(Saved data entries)
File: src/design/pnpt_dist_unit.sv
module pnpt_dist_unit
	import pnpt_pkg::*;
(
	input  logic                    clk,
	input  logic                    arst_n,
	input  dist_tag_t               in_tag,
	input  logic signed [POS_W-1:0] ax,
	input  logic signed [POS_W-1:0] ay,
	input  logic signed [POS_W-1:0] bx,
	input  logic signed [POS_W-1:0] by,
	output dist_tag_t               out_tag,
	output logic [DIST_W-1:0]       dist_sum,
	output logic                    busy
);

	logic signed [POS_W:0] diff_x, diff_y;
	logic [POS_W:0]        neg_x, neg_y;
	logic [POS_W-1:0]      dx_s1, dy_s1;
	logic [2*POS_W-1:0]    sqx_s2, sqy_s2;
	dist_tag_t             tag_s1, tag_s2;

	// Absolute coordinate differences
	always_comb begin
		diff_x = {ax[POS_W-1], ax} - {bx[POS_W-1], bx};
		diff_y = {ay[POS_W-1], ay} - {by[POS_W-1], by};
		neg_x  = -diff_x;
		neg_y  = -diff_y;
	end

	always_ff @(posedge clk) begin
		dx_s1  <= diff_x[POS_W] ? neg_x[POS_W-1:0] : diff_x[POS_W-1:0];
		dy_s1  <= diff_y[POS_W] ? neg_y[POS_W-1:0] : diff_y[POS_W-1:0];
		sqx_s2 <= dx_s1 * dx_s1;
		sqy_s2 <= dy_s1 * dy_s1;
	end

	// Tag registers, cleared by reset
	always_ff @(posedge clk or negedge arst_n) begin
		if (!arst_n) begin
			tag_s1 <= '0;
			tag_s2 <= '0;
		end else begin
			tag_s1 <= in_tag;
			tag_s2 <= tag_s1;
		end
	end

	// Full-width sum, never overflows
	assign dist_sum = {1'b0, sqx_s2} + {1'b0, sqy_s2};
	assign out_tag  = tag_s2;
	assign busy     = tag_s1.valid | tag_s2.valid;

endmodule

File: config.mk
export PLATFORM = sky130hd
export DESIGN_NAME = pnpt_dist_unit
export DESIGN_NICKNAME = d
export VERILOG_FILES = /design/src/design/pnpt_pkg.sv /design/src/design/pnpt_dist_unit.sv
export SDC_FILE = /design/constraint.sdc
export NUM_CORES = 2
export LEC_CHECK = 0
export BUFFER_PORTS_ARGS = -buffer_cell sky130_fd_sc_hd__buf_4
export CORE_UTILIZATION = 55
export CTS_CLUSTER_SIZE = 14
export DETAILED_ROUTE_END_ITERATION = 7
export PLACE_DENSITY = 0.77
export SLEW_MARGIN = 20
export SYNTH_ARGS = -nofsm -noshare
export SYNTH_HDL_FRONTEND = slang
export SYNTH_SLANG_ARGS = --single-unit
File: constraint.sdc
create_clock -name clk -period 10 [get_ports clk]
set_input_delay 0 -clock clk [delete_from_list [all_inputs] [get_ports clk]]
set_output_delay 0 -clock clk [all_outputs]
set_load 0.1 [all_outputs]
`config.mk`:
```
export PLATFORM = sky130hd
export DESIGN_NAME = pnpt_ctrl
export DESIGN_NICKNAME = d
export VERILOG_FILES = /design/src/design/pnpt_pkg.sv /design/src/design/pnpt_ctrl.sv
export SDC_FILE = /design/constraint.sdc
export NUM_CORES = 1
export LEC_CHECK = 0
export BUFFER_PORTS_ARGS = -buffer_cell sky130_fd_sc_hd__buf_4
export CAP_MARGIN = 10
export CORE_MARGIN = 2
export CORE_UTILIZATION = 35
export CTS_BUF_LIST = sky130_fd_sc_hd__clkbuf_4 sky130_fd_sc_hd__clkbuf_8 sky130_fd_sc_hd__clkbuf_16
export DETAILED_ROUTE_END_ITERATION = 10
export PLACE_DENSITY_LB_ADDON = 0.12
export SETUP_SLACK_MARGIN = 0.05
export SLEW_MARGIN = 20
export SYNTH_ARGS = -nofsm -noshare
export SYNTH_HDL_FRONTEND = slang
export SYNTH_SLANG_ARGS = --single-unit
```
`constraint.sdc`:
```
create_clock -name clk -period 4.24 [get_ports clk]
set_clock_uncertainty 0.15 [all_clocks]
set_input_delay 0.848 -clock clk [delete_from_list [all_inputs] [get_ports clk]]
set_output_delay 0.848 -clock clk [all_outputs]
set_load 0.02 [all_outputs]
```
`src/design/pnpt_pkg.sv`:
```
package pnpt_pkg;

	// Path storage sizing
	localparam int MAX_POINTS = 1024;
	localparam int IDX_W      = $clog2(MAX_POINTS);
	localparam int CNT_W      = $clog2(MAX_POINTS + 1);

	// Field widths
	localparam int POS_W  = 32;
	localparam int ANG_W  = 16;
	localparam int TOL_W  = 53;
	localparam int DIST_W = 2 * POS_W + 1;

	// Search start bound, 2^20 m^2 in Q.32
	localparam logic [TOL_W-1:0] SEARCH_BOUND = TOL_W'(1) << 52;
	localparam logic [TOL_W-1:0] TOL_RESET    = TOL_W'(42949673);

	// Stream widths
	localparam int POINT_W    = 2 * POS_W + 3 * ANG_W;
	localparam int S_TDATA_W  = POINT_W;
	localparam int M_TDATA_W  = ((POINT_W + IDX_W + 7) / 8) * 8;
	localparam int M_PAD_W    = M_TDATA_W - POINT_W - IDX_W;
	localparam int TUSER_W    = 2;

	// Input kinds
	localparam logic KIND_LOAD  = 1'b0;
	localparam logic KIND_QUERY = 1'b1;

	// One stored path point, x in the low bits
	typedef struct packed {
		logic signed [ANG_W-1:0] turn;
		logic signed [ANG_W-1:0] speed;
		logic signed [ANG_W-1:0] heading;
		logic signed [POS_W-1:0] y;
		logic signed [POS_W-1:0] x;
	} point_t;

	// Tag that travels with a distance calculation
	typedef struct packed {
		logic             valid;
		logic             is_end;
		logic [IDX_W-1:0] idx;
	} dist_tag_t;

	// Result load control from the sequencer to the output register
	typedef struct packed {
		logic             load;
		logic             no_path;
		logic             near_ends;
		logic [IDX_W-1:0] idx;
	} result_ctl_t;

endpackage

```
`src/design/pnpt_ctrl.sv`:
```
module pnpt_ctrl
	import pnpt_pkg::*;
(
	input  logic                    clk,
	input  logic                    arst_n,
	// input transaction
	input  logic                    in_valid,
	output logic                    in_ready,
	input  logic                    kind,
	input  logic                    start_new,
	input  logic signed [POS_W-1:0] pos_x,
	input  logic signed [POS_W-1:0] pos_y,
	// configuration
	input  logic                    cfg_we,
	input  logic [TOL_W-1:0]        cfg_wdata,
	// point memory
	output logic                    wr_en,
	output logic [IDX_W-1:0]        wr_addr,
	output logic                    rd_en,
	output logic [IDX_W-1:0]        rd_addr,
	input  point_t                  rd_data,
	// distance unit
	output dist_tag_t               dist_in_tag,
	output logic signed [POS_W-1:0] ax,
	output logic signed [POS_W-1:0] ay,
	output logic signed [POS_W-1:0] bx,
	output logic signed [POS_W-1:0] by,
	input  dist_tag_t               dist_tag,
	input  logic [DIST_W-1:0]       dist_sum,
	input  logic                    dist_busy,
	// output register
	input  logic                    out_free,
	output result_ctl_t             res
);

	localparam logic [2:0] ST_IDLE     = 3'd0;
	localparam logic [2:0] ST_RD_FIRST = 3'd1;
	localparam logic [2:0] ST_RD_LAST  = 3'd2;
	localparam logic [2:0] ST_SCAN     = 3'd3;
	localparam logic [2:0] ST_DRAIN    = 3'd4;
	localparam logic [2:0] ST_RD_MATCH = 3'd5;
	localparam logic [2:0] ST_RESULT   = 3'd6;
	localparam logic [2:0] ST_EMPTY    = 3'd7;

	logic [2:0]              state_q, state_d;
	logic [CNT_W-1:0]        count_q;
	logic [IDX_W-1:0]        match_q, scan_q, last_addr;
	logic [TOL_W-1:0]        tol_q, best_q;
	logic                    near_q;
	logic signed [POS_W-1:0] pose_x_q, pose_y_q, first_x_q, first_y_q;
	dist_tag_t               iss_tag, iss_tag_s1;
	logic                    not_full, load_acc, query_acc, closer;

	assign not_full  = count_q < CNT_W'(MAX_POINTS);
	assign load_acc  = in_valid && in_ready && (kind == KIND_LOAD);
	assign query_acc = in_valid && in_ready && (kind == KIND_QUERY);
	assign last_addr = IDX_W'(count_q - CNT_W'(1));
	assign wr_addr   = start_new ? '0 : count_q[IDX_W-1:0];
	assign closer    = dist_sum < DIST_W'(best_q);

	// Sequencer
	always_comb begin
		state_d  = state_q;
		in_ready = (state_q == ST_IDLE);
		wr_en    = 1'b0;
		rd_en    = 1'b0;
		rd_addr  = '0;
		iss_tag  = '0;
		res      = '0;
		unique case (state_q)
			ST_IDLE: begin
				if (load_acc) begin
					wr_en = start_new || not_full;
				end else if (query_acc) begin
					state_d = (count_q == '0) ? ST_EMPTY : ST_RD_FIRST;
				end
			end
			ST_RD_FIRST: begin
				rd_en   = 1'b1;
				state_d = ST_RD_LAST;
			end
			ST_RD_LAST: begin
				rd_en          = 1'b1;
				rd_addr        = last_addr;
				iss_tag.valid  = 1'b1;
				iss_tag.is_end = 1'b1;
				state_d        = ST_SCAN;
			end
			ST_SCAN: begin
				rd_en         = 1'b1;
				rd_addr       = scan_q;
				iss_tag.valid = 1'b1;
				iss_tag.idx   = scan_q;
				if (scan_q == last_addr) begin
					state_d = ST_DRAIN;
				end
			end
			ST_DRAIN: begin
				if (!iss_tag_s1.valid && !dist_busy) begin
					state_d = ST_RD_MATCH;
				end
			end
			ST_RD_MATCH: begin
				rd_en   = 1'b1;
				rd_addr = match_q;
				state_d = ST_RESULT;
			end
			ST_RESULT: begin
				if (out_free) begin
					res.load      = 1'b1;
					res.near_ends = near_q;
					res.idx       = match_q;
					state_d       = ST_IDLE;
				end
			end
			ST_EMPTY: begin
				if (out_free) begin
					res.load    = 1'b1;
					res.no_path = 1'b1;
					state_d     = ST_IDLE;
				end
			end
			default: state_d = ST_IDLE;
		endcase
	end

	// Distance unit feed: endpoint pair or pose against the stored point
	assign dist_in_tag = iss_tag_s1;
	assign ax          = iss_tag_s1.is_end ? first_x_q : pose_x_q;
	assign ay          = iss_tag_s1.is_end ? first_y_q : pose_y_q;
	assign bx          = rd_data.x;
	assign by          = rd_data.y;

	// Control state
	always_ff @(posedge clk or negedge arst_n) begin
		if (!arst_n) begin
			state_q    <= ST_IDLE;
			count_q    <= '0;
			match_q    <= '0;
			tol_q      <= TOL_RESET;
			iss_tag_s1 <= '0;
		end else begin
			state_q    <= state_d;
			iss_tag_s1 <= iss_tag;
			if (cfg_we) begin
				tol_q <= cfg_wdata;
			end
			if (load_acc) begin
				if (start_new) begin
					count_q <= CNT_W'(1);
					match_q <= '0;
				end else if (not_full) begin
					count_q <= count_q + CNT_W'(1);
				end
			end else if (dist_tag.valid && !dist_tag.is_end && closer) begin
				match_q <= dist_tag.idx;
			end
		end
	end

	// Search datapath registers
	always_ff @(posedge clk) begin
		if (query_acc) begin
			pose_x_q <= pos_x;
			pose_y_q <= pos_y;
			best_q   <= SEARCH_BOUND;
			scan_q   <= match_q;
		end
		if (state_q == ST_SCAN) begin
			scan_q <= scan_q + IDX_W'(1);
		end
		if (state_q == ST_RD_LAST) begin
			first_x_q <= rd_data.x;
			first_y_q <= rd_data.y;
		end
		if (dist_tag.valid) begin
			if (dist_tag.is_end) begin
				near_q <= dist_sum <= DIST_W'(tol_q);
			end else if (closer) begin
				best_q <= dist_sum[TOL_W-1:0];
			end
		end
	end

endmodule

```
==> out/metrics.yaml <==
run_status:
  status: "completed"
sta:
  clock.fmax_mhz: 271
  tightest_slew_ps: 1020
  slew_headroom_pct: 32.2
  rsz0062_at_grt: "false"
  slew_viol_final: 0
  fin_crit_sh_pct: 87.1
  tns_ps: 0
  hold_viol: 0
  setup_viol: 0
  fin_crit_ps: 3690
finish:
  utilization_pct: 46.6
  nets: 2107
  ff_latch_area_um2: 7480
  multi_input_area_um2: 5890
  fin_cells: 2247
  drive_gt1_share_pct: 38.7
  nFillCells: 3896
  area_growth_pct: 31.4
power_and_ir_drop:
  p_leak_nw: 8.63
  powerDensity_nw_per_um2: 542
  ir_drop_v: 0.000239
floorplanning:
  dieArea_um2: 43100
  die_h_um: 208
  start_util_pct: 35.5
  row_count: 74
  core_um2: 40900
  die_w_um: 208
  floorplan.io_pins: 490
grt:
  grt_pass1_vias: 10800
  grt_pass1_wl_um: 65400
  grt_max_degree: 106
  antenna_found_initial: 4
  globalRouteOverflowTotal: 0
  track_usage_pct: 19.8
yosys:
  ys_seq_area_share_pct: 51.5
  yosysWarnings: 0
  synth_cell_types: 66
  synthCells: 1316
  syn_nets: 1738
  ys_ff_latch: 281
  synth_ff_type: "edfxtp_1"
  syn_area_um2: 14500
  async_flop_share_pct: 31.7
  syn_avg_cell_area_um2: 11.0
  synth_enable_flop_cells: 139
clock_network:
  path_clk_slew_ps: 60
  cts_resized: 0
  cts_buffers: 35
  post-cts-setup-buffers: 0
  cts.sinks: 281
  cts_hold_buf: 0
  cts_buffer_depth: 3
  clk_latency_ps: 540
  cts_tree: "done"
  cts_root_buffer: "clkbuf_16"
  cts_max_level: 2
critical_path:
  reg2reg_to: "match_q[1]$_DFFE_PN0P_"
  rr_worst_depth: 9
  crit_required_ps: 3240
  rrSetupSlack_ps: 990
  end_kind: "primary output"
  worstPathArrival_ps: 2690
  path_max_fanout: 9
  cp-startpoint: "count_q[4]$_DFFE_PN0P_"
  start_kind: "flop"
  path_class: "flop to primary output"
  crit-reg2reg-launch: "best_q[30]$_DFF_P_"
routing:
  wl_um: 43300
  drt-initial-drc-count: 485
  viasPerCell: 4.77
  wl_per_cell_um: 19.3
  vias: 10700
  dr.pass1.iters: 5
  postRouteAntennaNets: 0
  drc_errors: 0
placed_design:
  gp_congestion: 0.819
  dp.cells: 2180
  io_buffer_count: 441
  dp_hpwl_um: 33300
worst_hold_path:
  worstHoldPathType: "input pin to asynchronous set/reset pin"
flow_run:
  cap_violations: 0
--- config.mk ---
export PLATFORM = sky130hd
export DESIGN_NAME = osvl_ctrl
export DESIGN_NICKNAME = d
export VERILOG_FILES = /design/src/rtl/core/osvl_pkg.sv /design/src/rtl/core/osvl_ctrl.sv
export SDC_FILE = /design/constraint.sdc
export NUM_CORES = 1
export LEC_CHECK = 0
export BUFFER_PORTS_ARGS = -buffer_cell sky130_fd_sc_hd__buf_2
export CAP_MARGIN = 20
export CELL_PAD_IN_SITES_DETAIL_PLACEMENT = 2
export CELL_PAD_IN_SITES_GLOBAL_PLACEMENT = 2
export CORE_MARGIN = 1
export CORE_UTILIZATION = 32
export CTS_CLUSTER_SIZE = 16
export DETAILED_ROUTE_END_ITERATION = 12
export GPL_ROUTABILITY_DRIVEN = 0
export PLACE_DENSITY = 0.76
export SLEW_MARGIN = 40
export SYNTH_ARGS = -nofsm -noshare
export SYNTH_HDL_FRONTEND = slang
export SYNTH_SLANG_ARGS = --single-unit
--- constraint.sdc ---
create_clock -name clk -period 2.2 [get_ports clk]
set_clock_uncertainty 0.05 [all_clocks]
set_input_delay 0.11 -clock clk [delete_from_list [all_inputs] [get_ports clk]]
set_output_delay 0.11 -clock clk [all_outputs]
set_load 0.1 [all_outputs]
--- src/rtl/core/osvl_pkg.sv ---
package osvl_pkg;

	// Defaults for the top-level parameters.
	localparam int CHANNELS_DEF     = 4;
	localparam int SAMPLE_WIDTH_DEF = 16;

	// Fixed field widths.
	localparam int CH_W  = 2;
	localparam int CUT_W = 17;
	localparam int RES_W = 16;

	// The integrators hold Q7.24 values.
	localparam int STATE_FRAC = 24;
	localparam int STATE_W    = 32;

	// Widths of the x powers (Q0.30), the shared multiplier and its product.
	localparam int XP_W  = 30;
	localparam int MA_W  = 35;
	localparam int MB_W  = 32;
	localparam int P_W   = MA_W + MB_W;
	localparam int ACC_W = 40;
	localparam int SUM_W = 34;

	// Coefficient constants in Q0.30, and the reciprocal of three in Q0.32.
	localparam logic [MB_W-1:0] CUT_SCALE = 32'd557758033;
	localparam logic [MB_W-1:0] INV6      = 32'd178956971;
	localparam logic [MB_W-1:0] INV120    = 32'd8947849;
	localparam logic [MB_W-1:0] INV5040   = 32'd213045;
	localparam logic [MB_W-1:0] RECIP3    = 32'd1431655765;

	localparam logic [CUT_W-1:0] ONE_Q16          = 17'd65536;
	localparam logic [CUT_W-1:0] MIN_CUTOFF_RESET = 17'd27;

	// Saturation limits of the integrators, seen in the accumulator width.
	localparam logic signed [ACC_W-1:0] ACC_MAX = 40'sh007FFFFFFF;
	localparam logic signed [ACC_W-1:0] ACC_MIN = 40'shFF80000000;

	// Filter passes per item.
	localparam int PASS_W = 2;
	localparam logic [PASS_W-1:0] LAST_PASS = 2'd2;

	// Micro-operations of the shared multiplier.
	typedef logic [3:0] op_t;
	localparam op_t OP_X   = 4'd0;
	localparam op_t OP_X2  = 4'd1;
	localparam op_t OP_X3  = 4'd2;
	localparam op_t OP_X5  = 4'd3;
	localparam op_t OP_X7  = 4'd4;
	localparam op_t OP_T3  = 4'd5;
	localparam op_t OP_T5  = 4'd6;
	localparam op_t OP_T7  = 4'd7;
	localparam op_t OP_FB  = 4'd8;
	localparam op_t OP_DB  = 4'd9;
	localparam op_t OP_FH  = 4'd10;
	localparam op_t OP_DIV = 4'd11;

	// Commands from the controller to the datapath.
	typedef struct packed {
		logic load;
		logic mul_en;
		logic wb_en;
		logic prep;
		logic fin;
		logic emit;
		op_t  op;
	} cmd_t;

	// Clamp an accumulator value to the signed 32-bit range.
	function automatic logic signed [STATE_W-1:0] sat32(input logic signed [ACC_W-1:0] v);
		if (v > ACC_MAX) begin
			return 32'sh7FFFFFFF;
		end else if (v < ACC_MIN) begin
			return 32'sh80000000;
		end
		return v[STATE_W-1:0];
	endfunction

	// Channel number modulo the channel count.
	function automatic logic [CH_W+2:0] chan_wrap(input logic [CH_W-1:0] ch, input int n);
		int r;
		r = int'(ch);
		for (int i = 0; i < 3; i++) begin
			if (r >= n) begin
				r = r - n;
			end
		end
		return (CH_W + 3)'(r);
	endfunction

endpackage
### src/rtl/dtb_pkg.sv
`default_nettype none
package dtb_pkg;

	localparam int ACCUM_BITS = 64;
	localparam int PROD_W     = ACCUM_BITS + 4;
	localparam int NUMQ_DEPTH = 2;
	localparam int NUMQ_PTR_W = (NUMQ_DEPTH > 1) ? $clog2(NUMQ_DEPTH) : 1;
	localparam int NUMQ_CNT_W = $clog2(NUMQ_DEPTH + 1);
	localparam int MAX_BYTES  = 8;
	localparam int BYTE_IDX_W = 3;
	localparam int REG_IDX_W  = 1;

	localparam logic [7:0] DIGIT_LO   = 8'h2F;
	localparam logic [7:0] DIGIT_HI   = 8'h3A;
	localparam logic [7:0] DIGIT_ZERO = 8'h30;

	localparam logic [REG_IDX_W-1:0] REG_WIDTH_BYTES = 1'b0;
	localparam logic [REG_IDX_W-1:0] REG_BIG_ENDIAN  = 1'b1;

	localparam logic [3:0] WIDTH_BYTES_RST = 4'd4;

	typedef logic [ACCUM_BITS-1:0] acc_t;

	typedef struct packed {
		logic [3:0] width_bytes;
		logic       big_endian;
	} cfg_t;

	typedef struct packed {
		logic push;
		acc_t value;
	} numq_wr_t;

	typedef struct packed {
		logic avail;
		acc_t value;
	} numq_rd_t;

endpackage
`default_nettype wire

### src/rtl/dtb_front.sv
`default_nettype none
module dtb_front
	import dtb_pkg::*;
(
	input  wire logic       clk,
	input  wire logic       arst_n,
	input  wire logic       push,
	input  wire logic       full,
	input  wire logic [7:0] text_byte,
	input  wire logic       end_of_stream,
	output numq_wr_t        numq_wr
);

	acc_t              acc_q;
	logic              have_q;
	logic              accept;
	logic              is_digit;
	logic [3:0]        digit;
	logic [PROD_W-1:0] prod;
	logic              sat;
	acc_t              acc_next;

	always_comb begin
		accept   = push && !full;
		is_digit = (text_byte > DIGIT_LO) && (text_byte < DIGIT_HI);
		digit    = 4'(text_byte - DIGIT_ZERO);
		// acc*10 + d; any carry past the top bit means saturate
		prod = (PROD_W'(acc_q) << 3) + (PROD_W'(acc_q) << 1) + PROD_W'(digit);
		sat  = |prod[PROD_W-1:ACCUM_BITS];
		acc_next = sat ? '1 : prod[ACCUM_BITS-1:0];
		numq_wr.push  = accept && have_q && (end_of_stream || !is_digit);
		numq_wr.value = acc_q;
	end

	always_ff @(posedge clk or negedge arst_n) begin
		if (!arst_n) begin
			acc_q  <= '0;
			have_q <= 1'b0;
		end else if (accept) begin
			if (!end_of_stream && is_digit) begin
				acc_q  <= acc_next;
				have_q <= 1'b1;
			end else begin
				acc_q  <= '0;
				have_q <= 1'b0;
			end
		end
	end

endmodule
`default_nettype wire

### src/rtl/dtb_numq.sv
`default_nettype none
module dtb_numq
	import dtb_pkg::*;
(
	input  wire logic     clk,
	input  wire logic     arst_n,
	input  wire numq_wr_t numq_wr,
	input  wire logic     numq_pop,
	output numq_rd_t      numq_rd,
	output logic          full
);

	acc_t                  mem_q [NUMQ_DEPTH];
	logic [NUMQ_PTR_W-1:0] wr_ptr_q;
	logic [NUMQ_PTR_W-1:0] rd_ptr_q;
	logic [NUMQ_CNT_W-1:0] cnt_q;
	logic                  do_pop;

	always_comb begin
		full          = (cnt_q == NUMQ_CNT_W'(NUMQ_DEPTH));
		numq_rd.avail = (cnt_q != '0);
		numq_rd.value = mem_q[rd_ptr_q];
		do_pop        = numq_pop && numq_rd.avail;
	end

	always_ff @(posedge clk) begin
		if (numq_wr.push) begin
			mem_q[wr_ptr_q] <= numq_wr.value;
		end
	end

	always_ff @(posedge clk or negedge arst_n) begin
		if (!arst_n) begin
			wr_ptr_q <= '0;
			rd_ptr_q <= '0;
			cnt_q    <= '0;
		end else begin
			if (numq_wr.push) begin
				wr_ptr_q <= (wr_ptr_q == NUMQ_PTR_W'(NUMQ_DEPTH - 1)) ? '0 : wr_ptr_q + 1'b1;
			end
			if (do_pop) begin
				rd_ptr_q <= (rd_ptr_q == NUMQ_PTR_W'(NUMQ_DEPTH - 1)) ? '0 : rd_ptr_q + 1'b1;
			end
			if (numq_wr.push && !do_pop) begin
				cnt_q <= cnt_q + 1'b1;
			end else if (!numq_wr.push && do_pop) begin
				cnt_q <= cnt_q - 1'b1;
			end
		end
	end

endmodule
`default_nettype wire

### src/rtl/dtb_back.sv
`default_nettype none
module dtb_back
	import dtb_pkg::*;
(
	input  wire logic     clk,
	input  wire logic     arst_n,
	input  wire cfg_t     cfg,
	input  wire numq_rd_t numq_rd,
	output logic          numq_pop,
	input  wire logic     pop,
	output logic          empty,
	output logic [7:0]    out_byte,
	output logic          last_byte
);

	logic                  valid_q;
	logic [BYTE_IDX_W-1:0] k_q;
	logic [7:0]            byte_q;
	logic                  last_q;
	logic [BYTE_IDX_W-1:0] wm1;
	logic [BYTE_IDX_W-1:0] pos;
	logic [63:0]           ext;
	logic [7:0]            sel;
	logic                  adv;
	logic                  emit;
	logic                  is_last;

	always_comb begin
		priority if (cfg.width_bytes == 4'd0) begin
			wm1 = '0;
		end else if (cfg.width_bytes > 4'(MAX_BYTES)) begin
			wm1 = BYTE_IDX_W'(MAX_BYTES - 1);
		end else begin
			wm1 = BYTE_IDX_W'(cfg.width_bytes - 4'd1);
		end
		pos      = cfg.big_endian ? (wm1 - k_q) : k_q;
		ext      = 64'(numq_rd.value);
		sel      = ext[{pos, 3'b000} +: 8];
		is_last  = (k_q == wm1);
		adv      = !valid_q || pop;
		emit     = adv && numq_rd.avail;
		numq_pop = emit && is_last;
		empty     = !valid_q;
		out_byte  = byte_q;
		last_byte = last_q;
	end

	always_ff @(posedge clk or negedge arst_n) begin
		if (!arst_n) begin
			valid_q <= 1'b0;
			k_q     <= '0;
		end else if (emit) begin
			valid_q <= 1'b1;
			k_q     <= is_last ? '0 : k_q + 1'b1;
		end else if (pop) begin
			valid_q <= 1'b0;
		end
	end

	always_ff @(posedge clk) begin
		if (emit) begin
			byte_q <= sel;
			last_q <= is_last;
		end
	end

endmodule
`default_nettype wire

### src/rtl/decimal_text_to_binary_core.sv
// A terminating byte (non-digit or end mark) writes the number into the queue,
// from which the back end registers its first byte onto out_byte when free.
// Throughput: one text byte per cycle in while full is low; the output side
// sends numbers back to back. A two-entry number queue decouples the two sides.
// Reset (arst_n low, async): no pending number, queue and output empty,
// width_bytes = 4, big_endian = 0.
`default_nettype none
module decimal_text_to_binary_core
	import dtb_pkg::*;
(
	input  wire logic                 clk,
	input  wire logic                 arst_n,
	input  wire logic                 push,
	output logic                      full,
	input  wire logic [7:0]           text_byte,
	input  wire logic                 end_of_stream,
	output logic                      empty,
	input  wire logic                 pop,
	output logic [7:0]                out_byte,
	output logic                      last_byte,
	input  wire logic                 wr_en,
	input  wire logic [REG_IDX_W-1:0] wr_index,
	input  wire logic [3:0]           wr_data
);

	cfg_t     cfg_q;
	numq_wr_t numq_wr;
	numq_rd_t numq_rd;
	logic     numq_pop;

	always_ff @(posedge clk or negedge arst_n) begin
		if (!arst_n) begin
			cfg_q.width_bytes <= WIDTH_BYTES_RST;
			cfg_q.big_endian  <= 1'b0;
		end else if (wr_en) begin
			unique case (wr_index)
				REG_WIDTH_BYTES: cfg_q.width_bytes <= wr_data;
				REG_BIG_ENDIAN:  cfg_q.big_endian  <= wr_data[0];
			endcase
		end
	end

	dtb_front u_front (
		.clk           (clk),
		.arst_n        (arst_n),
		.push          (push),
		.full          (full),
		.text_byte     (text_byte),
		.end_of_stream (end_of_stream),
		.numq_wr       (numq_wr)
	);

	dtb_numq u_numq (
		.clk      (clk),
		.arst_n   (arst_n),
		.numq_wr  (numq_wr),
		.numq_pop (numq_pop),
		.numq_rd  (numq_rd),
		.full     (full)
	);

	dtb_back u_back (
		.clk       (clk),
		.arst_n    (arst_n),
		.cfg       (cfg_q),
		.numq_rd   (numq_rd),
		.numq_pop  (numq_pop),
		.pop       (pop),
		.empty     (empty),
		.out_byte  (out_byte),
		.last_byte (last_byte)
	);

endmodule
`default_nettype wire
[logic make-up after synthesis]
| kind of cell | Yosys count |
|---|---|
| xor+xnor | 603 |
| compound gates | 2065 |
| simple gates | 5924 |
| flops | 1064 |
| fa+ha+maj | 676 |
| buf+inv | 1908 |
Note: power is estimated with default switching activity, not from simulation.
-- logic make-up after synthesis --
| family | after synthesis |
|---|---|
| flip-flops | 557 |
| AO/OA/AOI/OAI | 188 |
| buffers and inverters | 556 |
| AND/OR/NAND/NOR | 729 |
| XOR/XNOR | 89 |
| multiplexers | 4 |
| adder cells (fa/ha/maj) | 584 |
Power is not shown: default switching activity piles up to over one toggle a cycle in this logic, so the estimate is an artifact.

# WHAT THE TASK REQUIRES
All lines above from the one holding "localparam logic [7:0] DIGIT_LO" to the one holding "is_digit = (text_byte", inclusive, are to be copied exactly; no other line is wanted.

# REPLY TO THE TASK
	localparam logic [7:0] DIGIT_LO   = 8'h2F;
	localparam logic [7:0] DIGIT_HI   = 8'h3A;
	localparam logic [7:0] DIGIT_ZERO = 8'h30;

	localparam logic [REG_IDX_W-1:0] REG_WIDTH_BYTES = 1'b0;
	localparam logic [REG_IDX_W-1:0] REG_BIG_ENDIAN  = 1'b1;

	localparam logic [3:0] WIDTH_BYTES_RST = 4'd4;

	typedef logic [ACCUM_BITS-1:0] acc_t;

	typedef struct packed {
		logic [3:0] width_bytes;
		logic       big_endian;
	} cfg_t;

	typedef struct packed {
		logic push;
		acc_t value;
	} numq_wr_t;

	typedef struct packed {
		logic avail;
		acc_t value;
	} numq_rd_t;

endpackage
`default_nettype wire

### src/rtl/dtb_front.sv
`default_nettype none
module dtb_front
	import dtb_pkg::*;
(
	input  wire logic       clk,
	input  wire logic       arst_n,
	input  wire logic       push,
	input  wire logic       full,
	input  wire logic [7:0] text_byte,
	input  wire logic       end_of_stream,
	output numq_wr_t        numq_wr
);

	acc_t              acc_q;
	logic              have_q;
	logic              accept;
	logic              is_digit;
	logic [3:0]        digit;
	logic [PROD_W-1:0] prod;
	logic              sat;
	acc_t              acc_next;

	always_comb begin
		accept   = push && !full;
		is_digit = (text_byte > DIGIT_LO) && (text_byte < DIGIT_HI);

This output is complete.